Dabei werden Bewohner von Gemeinschaftsunterkünften mit erhöhter Priorisierung (Prio 2) geimpft. „Unsere deutschsprachige Impfdebatte geht an vielen Geflüchteten vorbei“, gibt Simon Oschwald von der Diakonie zu bedenken. Es fehlt an Information und Aufklären rung. Hier sei man zusammen mit dem Landkreis bemüht, mehr Aufklärungsarbeit zum Impfen zu leisten. Denn eine digitale Anmeldung über die Software BayIMCO sei ja schon für deutschsprachige Bürger manchmal nicht ganz einfach. Hinzu komme, dass etliche Asylsuchende – oft aufgrund der beengten Wohnverhältnisse – bereits mit Corona infiziert waren und nicht geimpft werden können, so Oschwald.
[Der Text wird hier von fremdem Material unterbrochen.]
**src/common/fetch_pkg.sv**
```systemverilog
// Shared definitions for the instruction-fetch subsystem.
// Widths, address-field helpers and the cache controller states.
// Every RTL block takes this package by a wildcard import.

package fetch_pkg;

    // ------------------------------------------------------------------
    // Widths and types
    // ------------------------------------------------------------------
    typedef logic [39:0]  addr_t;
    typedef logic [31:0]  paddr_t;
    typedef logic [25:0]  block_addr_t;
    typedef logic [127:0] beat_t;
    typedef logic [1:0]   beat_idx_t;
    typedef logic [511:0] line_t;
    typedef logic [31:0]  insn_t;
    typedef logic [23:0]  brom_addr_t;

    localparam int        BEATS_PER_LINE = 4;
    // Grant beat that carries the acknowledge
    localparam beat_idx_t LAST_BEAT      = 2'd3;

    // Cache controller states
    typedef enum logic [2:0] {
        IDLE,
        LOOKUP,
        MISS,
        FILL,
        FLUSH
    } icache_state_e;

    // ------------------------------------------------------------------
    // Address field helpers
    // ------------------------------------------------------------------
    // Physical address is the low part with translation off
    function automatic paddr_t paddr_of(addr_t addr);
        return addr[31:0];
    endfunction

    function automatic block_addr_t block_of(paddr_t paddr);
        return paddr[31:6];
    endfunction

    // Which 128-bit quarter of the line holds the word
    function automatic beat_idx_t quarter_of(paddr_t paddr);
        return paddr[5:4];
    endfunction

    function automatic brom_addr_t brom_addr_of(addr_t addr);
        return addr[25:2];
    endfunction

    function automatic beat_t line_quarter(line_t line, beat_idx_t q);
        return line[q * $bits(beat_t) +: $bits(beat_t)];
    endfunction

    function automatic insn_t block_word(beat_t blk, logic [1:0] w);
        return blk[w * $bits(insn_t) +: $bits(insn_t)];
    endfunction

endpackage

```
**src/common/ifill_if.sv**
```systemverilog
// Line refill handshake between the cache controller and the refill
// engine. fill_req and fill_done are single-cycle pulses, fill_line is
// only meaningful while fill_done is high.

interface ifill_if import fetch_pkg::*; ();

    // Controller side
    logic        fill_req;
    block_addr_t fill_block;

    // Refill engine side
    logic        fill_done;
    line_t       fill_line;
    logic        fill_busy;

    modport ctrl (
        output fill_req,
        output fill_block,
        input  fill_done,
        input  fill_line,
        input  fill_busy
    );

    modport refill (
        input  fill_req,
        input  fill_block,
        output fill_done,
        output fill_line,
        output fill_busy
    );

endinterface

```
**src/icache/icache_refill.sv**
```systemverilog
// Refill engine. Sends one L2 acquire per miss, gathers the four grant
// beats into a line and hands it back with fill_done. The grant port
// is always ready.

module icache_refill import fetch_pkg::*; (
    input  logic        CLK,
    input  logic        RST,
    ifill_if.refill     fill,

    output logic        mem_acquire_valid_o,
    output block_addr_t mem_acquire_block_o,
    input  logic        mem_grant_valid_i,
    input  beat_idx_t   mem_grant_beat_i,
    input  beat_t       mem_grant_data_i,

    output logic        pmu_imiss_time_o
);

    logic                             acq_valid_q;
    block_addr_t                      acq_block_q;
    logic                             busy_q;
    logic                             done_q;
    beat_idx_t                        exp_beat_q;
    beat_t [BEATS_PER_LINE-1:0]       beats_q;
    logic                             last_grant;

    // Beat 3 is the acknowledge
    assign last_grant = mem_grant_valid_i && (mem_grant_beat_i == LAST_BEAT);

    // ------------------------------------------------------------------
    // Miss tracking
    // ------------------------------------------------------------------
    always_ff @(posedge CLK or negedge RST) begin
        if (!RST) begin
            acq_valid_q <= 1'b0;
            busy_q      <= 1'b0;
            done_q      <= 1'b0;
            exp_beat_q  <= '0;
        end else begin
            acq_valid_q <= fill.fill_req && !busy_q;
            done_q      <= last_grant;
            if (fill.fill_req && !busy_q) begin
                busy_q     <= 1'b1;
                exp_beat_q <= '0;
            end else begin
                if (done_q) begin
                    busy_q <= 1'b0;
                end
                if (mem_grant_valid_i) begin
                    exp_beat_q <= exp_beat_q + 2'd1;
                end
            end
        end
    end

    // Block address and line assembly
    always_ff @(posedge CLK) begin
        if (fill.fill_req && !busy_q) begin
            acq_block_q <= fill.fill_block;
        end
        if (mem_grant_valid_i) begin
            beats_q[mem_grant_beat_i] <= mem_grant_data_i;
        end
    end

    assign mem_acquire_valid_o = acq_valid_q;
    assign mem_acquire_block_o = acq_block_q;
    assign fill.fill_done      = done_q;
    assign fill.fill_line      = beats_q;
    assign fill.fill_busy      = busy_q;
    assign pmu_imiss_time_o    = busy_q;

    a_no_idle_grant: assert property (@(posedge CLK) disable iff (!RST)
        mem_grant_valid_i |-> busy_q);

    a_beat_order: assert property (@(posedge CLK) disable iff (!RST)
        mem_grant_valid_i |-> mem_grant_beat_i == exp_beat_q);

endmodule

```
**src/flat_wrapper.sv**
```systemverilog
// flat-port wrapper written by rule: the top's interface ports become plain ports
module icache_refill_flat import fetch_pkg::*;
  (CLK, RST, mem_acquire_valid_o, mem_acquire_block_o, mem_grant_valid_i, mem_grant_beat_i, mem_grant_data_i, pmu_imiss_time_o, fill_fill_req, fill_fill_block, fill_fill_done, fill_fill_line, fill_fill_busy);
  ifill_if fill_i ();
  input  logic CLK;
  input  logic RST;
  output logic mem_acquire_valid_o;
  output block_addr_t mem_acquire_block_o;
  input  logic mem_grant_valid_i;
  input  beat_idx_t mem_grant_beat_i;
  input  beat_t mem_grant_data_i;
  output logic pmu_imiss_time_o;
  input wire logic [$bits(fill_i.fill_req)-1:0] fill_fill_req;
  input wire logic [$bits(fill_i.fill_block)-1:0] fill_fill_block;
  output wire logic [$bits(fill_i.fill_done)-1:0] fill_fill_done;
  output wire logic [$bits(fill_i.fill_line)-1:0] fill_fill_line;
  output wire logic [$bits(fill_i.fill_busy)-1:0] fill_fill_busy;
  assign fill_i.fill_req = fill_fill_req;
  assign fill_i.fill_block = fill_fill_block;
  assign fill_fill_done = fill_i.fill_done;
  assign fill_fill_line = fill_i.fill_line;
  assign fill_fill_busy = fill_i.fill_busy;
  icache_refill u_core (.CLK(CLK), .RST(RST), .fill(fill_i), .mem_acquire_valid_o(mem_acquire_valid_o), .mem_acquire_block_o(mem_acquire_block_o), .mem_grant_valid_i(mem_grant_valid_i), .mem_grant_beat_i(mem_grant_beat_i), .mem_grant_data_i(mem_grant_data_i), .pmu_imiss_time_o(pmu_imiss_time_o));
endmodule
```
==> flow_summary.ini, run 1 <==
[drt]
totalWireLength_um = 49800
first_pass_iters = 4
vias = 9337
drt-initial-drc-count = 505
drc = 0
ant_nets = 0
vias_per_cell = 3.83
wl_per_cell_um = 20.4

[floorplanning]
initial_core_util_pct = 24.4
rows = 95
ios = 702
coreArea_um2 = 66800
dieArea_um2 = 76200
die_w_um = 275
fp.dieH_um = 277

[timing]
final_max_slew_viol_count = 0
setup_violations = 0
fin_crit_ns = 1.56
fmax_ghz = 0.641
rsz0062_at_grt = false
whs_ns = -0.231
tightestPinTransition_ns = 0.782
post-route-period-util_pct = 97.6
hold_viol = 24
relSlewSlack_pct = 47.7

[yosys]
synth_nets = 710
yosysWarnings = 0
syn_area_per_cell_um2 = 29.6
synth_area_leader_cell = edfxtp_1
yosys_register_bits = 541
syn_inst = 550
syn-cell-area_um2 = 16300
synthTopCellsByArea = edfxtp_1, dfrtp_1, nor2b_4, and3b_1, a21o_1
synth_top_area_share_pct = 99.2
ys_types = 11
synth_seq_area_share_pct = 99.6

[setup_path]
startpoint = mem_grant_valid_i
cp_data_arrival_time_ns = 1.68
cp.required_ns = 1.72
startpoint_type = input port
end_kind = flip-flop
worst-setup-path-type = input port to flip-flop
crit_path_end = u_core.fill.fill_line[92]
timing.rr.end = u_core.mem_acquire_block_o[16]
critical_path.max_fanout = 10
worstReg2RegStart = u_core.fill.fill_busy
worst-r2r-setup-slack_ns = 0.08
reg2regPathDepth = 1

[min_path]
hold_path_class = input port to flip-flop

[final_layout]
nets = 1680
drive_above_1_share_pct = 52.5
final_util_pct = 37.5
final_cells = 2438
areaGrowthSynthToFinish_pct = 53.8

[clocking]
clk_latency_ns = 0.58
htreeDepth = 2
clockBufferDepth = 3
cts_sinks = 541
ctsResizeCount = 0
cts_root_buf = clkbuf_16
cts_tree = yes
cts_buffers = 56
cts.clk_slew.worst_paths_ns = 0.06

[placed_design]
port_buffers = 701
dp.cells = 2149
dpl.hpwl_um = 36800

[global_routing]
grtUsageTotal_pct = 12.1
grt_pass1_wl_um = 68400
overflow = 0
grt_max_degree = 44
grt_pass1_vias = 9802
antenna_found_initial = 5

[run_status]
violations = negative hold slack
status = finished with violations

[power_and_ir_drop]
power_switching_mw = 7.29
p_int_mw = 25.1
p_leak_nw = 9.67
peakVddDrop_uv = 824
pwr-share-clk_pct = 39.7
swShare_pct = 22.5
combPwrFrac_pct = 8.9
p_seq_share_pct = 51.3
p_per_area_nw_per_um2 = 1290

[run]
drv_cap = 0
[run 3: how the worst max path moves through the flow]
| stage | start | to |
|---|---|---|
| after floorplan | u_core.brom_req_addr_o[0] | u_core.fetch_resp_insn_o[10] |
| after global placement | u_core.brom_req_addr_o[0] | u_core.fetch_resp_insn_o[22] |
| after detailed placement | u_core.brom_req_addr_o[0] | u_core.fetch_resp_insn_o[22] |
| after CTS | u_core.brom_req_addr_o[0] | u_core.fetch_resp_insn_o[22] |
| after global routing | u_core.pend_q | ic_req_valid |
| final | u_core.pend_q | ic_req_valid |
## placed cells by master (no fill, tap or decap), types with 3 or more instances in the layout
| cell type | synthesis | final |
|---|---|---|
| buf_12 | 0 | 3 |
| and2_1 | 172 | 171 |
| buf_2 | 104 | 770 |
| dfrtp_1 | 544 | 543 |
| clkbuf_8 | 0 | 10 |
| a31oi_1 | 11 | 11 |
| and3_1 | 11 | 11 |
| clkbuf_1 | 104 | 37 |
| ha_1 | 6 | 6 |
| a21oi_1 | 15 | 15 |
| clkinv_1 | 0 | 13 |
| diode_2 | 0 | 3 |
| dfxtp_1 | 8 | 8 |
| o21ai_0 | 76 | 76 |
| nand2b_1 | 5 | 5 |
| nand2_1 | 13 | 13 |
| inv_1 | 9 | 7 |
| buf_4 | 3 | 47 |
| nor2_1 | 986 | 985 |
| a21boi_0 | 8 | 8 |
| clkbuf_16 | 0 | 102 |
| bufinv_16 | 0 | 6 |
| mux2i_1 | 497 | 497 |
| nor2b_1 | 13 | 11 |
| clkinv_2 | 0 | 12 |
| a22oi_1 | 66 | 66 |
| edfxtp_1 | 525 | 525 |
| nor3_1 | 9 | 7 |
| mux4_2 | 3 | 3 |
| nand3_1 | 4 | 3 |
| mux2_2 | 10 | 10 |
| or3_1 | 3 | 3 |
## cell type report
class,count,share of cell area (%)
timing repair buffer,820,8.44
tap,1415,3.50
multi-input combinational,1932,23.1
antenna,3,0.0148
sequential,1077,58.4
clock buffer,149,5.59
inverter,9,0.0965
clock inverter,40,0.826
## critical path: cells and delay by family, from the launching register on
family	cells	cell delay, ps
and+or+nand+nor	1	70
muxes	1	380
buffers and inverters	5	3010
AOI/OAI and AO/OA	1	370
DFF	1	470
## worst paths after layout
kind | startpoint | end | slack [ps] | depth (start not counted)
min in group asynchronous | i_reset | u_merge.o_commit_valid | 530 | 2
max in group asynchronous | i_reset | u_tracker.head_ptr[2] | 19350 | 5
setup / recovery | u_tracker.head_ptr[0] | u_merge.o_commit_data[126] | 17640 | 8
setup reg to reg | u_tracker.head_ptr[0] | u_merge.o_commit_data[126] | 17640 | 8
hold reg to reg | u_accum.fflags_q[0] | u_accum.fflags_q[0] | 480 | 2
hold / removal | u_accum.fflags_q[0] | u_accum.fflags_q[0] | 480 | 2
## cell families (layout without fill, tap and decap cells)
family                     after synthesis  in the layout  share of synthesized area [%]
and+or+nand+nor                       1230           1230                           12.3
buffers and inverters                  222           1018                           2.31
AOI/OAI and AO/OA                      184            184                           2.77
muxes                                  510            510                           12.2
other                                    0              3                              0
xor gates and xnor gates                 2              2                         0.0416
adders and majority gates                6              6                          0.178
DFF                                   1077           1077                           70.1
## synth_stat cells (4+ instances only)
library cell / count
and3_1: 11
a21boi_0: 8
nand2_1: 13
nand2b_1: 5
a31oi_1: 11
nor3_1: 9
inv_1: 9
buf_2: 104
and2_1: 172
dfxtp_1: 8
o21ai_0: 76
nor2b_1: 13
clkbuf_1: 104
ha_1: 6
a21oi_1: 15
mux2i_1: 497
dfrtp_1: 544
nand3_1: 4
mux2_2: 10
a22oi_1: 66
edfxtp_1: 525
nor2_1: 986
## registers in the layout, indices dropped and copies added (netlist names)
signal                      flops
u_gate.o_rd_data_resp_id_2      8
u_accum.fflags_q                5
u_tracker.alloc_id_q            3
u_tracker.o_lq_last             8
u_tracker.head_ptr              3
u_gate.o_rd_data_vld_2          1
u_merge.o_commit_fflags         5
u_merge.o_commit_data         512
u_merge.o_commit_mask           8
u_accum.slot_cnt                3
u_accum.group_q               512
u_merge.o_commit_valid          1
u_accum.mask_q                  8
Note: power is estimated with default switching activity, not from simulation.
==> src/verilog/rom_fetch_arb.sv <==
// Fixed-priority fetch arbiter; serves slot misses one at a time on the external memory port.
module rom_fetch_arb (
    input  logic                       clk,
    input  logic                       rst_n,
    rom_slot_if.arbiter                slot0,
    rom_slot_if.arbiter                slot1,
    input  logic                       prio_swap,       // Slot 1 wins ties when set.
    output logic [1:0]                 fetch_done,      // Finished fetch per slot.
    output logic                       mem_req,
    output logic [rom_pkg::mem_aw-1:0] mem_addr,
    input  logic                       mem_ack,
    input  rom_pkg::mem_word_t         mem_rdata
);
    import rom_pkg::*;

    typedef enum logic [1:0] {
        st_idle,                                        // No fetch in flight.
        st_wait,                                        // Memory request out.
        st_fill                                         // Word back to the slot.
    } state_t;

    state_t    state;
    logic      grant;                                   // Slot being served.
    logic      pick;                                    // Winner among pending slots.
    logic      any_req;
    logic      fill_s;
    mem_word_t rdata_q;                                 // Word from the memory.

    assign any_req = slot0.req || slot1.req;

    // Slot 0 first unless swapped.
    assign pick = prio_swap ? slot1.req : !slot0.req;

    always_ff @(posedge clk or negedge rst_n) begin
        if (!rst_n) begin
            state <= st_idle;
            grant <= 1'b0;
        end else begin
            unique case (state)
                st_idle: begin
                    if (any_req) begin
                        grant <= pick;                  // Held for the whole fetch.
                        state <= st_wait;
                    end
                end
                st_wait: begin
                    if (mem_ack) begin
                        state <= st_fill;               // No timeout on slow memory.
                    end
                end
                st_fill: begin
                    state <= st_idle;
                end
                default: begin
                    state <= st_idle;
                end
            endcase
        end
    end

    always_ff @(posedge clk) begin
        if (state == st_wait && mem_ack) begin
            rdata_q <= mem_rdata;
        end
    end

    // Memory port follows the granted slot.
    assign mem_req  = (state == st_wait);
    assign mem_addr = grant ? slot1.word_addr : slot0.word_addr;

    // Refill goes to the granted slot only.
    assign fill_s          = (state == st_fill);
    assign slot0.fill      = fill_s && !grant;
    assign slot1.fill      = fill_s && grant;
    assign slot0.fill_data = rdata_q;
    assign slot1.fill_data = rdata_q;

    assign fetch_done = {fill_s && grant, fill_s && !grant};

endmodule
**src/hw/branch_pkg.sv**
```systemverilog
`default_nettype none

package branch_pkg;

  // Machine word for PCs, operands and immediates
  typedef logic [31:0] word_t;

  // Fall-through distance to the next instruction
  localparam word_t INSTR_BYTES = 32'd4;

  // Conditional branch kinds coded like funct3 of the B-type encoding
  typedef enum logic [2:0] {
    BT_BEQ  = 3'b000,
    BT_BNE  = 3'b001,
    BT_BLT  = 3'b100,
    BT_BGE  = 3'b101,
    BT_BLTU = 3'b110,
    BT_BGEU = 3'b111
  } branch_type_t;

  // Zero means a conditional branch, other codes select a jump
  typedef enum logic [1:0] {
    JT_NONE = 2'd0,
    JT_JAL  = 2'd1,
    JT_JALR = 2'd2
  } jump_type_t;

  // Instruction under resolution with its sign-extended immediate
  typedef struct packed {
    word_t        current_pc;
    word_t        reg_a;
    word_t        reg_b;
    word_t        imm;
    branch_type_t branch_type;
    jump_type_t   j_type;
    logic         predicted_outcome;
  } branch_req_t;

  // Resolution result handed back to the core
  typedef struct packed {
    logic  resolved;
    logic  branch_outcome;
    logic  miss;
    word_t correct_pc;
    word_t branch_target;
    word_t jump_target;
    logic  update_btb;
  } branch_res_t;

  // One training write into the BTB
  typedef struct packed {
    logic  valid;
    word_t pc;
    word_t target;
    logic  taken;
  } btb_update_t;

  // Fetch-side prediction
  typedef struct packed {
    logic  hit;
    logic  taken;
    word_t target;
  } btb_pred_t;

endpackage

`default_nettype wire

```
**src/hw/fu_branch.sv**
```systemverilog
`timescale 1ns/1ps
`default_nettype none

module fu_branch (
  input  logic                    CLK,
  input  logic                    nRST,
  input  logic                    enable,
  input  branch_pkg::branch_req_t req,
  output branch_pkg::branch_res_t res,
  output branch_pkg::btb_update_t btb_upd
);

  logic operands_eq;
  logic less_signed;
  logic less_unsigned;
  logic cond_outcome;
  logic is_cond;
  logic same_branch;

  // Per-branch update state
  logic              btb_updated;
  branch_pkg::word_t last_branch_pc;

  branch_pkg::word_t seq_pc;
  branch_pkg::word_t pc_rel_target;
  branch_pkg::word_t jalr_sum;
  branch_pkg::word_t jalr_target;

  assign is_cond = (req.j_type == branch_pkg::JT_NONE);

  // Candidate next PCs
  assign seq_pc        = req.current_pc + branch_pkg::INSTR_BYTES;
  assign pc_rel_target = req.current_pc + req.imm;
  assign jalr_sum      = req.reg_a + req.imm;
  // JALR target always lands on an even address
  assign jalr_target   = {jalr_sum[31:1], 1'b0};

  always_comb begin
    operands_eq   = (req.reg_a == req.reg_b);
    less_signed   = ($signed(req.reg_a) < $signed(req.reg_b));
    less_unsigned = (req.reg_a < req.reg_b);
  end

  // Outcome by branch kind
  always_comb begin
    case (req.branch_type)
      branch_pkg::BT_BEQ:  cond_outcome = operands_eq;
      branch_pkg::BT_BNE:  cond_outcome = ~operands_eq;
      branch_pkg::BT_BLT:  cond_outcome = less_signed;
      branch_pkg::BT_BGE:  cond_outcome = ~less_signed;
      branch_pkg::BT_BLTU: cond_outcome = less_unsigned;
      branch_pkg::BT_BGEU: cond_outcome = ~less_unsigned;
      default:             cond_outcome = 1'b0;
    endcase
  end

  // Same branch still held by the issuer from the previous cycle
  assign same_branch = btb_updated && (last_branch_pc == req.current_pc);

  always_comb begin
    res            = '0;
    res.correct_pc = seq_pc;
    if (enable) begin
      res.resolved = 1'b1;
      case (req.j_type)
        branch_pkg::JT_NONE: begin
          res.branch_outcome = cond_outcome;
          res.branch_target  = pc_rel_target;
          res.correct_pc     = cond_outcome ? pc_rel_target : seq_pc;
          res.miss           = cond_outcome ^ req.predicted_outcome;
          // Only the first cycle of a held branch trains the BTB
          res.update_btb     = ~same_branch;
        end
        branch_pkg::JT_JAL: begin
          res.branch_outcome = 1'b1;
          res.jump_target    = pc_rel_target;
          res.correct_pc     = pc_rel_target;
        end
        branch_pkg::JT_JALR: begin
          res.branch_outcome = 1'b1;
          res.jump_target    = jalr_target;
          res.correct_pc     = jalr_target;
        end
        default: begin
          // Unused jump code resolves as fall-through
          res.correct_pc = seq_pc;
        end
      endcase
    end
  end

  // Training write to the BTB
  assign btb_upd.valid  = res.update_btb;
  assign btb_upd.pc     = req.current_pc;
  assign btb_upd.target = res.branch_target;
  assign btb_upd.taken  = res.branch_outcome;

  // Set while the previous cycle held an enabled conditional branch
  always_ff @(posedge CLK, negedge nRST) begin
    if (!nRST) begin
      btb_updated <= 1'b0;
    end else begin
      btb_updated <= enable && is_cond;
    end
  end

  // PC of the last enabled conditional branch
  always_ff @(posedge CLK) begin
    if (enable && is_cond) begin
      last_branch_pc <= req.current_pc;
    end
  end

endmodule

`default_nettype wire

```
**src/hw/btb.sv**
```systemverilog
`timescale 1ns/1ps
`default_nettype none

module btb #(
  parameter int BTB_ENTRIES = 16
) (
  input  logic                    CLK,
  input  logic                    nRST,
  input  branch_pkg::word_t       lookup_pc,
  output branch_pkg::btb_pred_t   pred,
  input  branch_pkg::btb_update_t upd
);

  localparam int IDX_W = $clog2(BTB_ENTRIES);
  // Bits 1:0 are always zero for aligned instructions
  localparam int TAG_W = 32 - IDX_W - 2;

  typedef struct packed {
    logic [TAG_W-1:0]  tag;
    branch_pkg::word_t target;
    logic [1:0]        ctr;
  } entry_t;

  logic [BTB_ENTRIES-1:0] valid;
  entry_t                 entries [BTB_ENTRIES];

  // Lookup side
  logic [IDX_W-1:0] rd_idx;
  logic [TAG_W-1:0] rd_tag;
  entry_t           rd_entry;
  logic             rd_hit;

  // Update side
  logic [IDX_W-1:0] wr_idx;
  logic [TAG_W-1:0] wr_tag;
  entry_t           old_entry;
  entry_t           wr_entry;
  logic             wr_hit;
  logic [1:0]       ctr_next;

  assign rd_idx   = lookup_pc[IDX_W+1:2];
  assign rd_tag   = lookup_pc[31:IDX_W+2];
  assign rd_entry = entries[rd_idx];
  assign rd_hit   = valid[rd_idx] && (rd_entry.tag == rd_tag);

  assign pred.hit    = rd_hit;
  // Counter at 2 or 3 predicts taken
  assign pred.taken  = rd_hit && rd_entry.ctr[1];
  assign pred.target = rd_hit ? rd_entry.target : '0;

  assign wr_idx    = upd.pc[IDX_W+1:2];
  assign wr_tag    = upd.pc[31:IDX_W+2];
  assign old_entry = entries[wr_idx];
  assign wr_hit    = valid[wr_idx] && (old_entry.tag == wr_tag);

  // Saturating 2-bit counter step
  always_comb begin
    if (!wr_hit) begin
      // Fresh allocation starts weakly toward the outcome
      ctr_next = upd.taken ? 2'd2 : 2'd1;
    end else if (upd.taken) begin
      ctr_next = (old_entry.ctr == 2'd3) ? 2'd3 : old_entry.ctr + 2'd1;
    end else begin
      ctr_next = (old_entry.ctr == 2'd0) ? 2'd0 : old_entry.ctr - 2'd1;
    end
  end

  always_comb begin
    wr_entry.tag    = wr_tag;
    wr_entry.target = upd.target;
    wr_entry.ctr    = ctr_next;
  end

  always_ff @(posedge CLK, negedge nRST) begin
    if (!nRST) begin
      valid <= '0;
    end else if (upd.valid) begin
      valid[wr_idx] <= 1'b1;
    end
  end

  // Entry payload written on every update
  always_ff @(posedge CLK) begin
    if (upd.valid) begin
      entries[wr_idx] <= wr_entry;
    end
  end

endmodule

`default_nettype wire

```
**src/hw/branch_unit_top.sv**
```systemverilog
`timescale 1ns/1ps
`default_nettype none

module branch_unit_top #(
  parameter int BTB_ENTRIES = 16
) (
  input  logic                    CLK,
  input  logic                    nRST,

  // Fetch lookup
  input  branch_pkg::word_t       fetch_pc,
  output branch_pkg::btb_pred_t   prediction,

  // Issue and resolve
  input  logic                    enable,
  input  branch_pkg::branch_req_t req,
  output branch_pkg::branch_res_t res
);

  // Training path from the resolver into the BTB
  branch_pkg::btb_update_t btb_upd;

  fu_branch u_fu_branch (
    .CLK     (CLK),
    .nRST    (nRST),
    .enable  (enable),
    .req     (req),
    .res     (res),
    .btb_upd (btb_upd)
  );

  btb #(
    .BTB_ENTRIES (BTB_ENTRIES)
  ) u_btb (
    .CLK       (CLK),
    .nRST      (nRST),
    .lookup_pc (fetch_pc),
    .pred      (prediction),
    .upd       (btb_upd)
  );

endmodule

`default_nettype wire

```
Um die vielen Hürden zur Impfung leichter zu überwinden, plant der Landkreis in den Unterkünften Impftermine über mobile Impfteams anzubieten. Wie Pressesprecher Jens Reitlinger erklärt, würde zurzeit in allen Unterkünften (in den dezentralen Unterbringungen und in den Gemeinschaftsunterkünften der Regierung von Schwaben) abgefragt, ob sich von den Bewohnern jemand impfen lassen möchte. „Bisher beläuft sich das Interesse in unseren Unterkünften auf circa 30 Prozent“, so der Sprecher. Teils würden große Vorbehalte gegen die Schutzimpfung bestehen. Sobald die Ergebnisse aus den Unterkünften vorliegen, wird der Landkreis die Impfangebote vor Ort planen.
Auch Obdachlose sollen, sobald der Impfstoff von Johnson&Johnson verfügbar ist, der nur einmal verimpft werden muss, dann in den Kommunen vor Ort unbürokratisch geimpft werden, falls sie das wollen.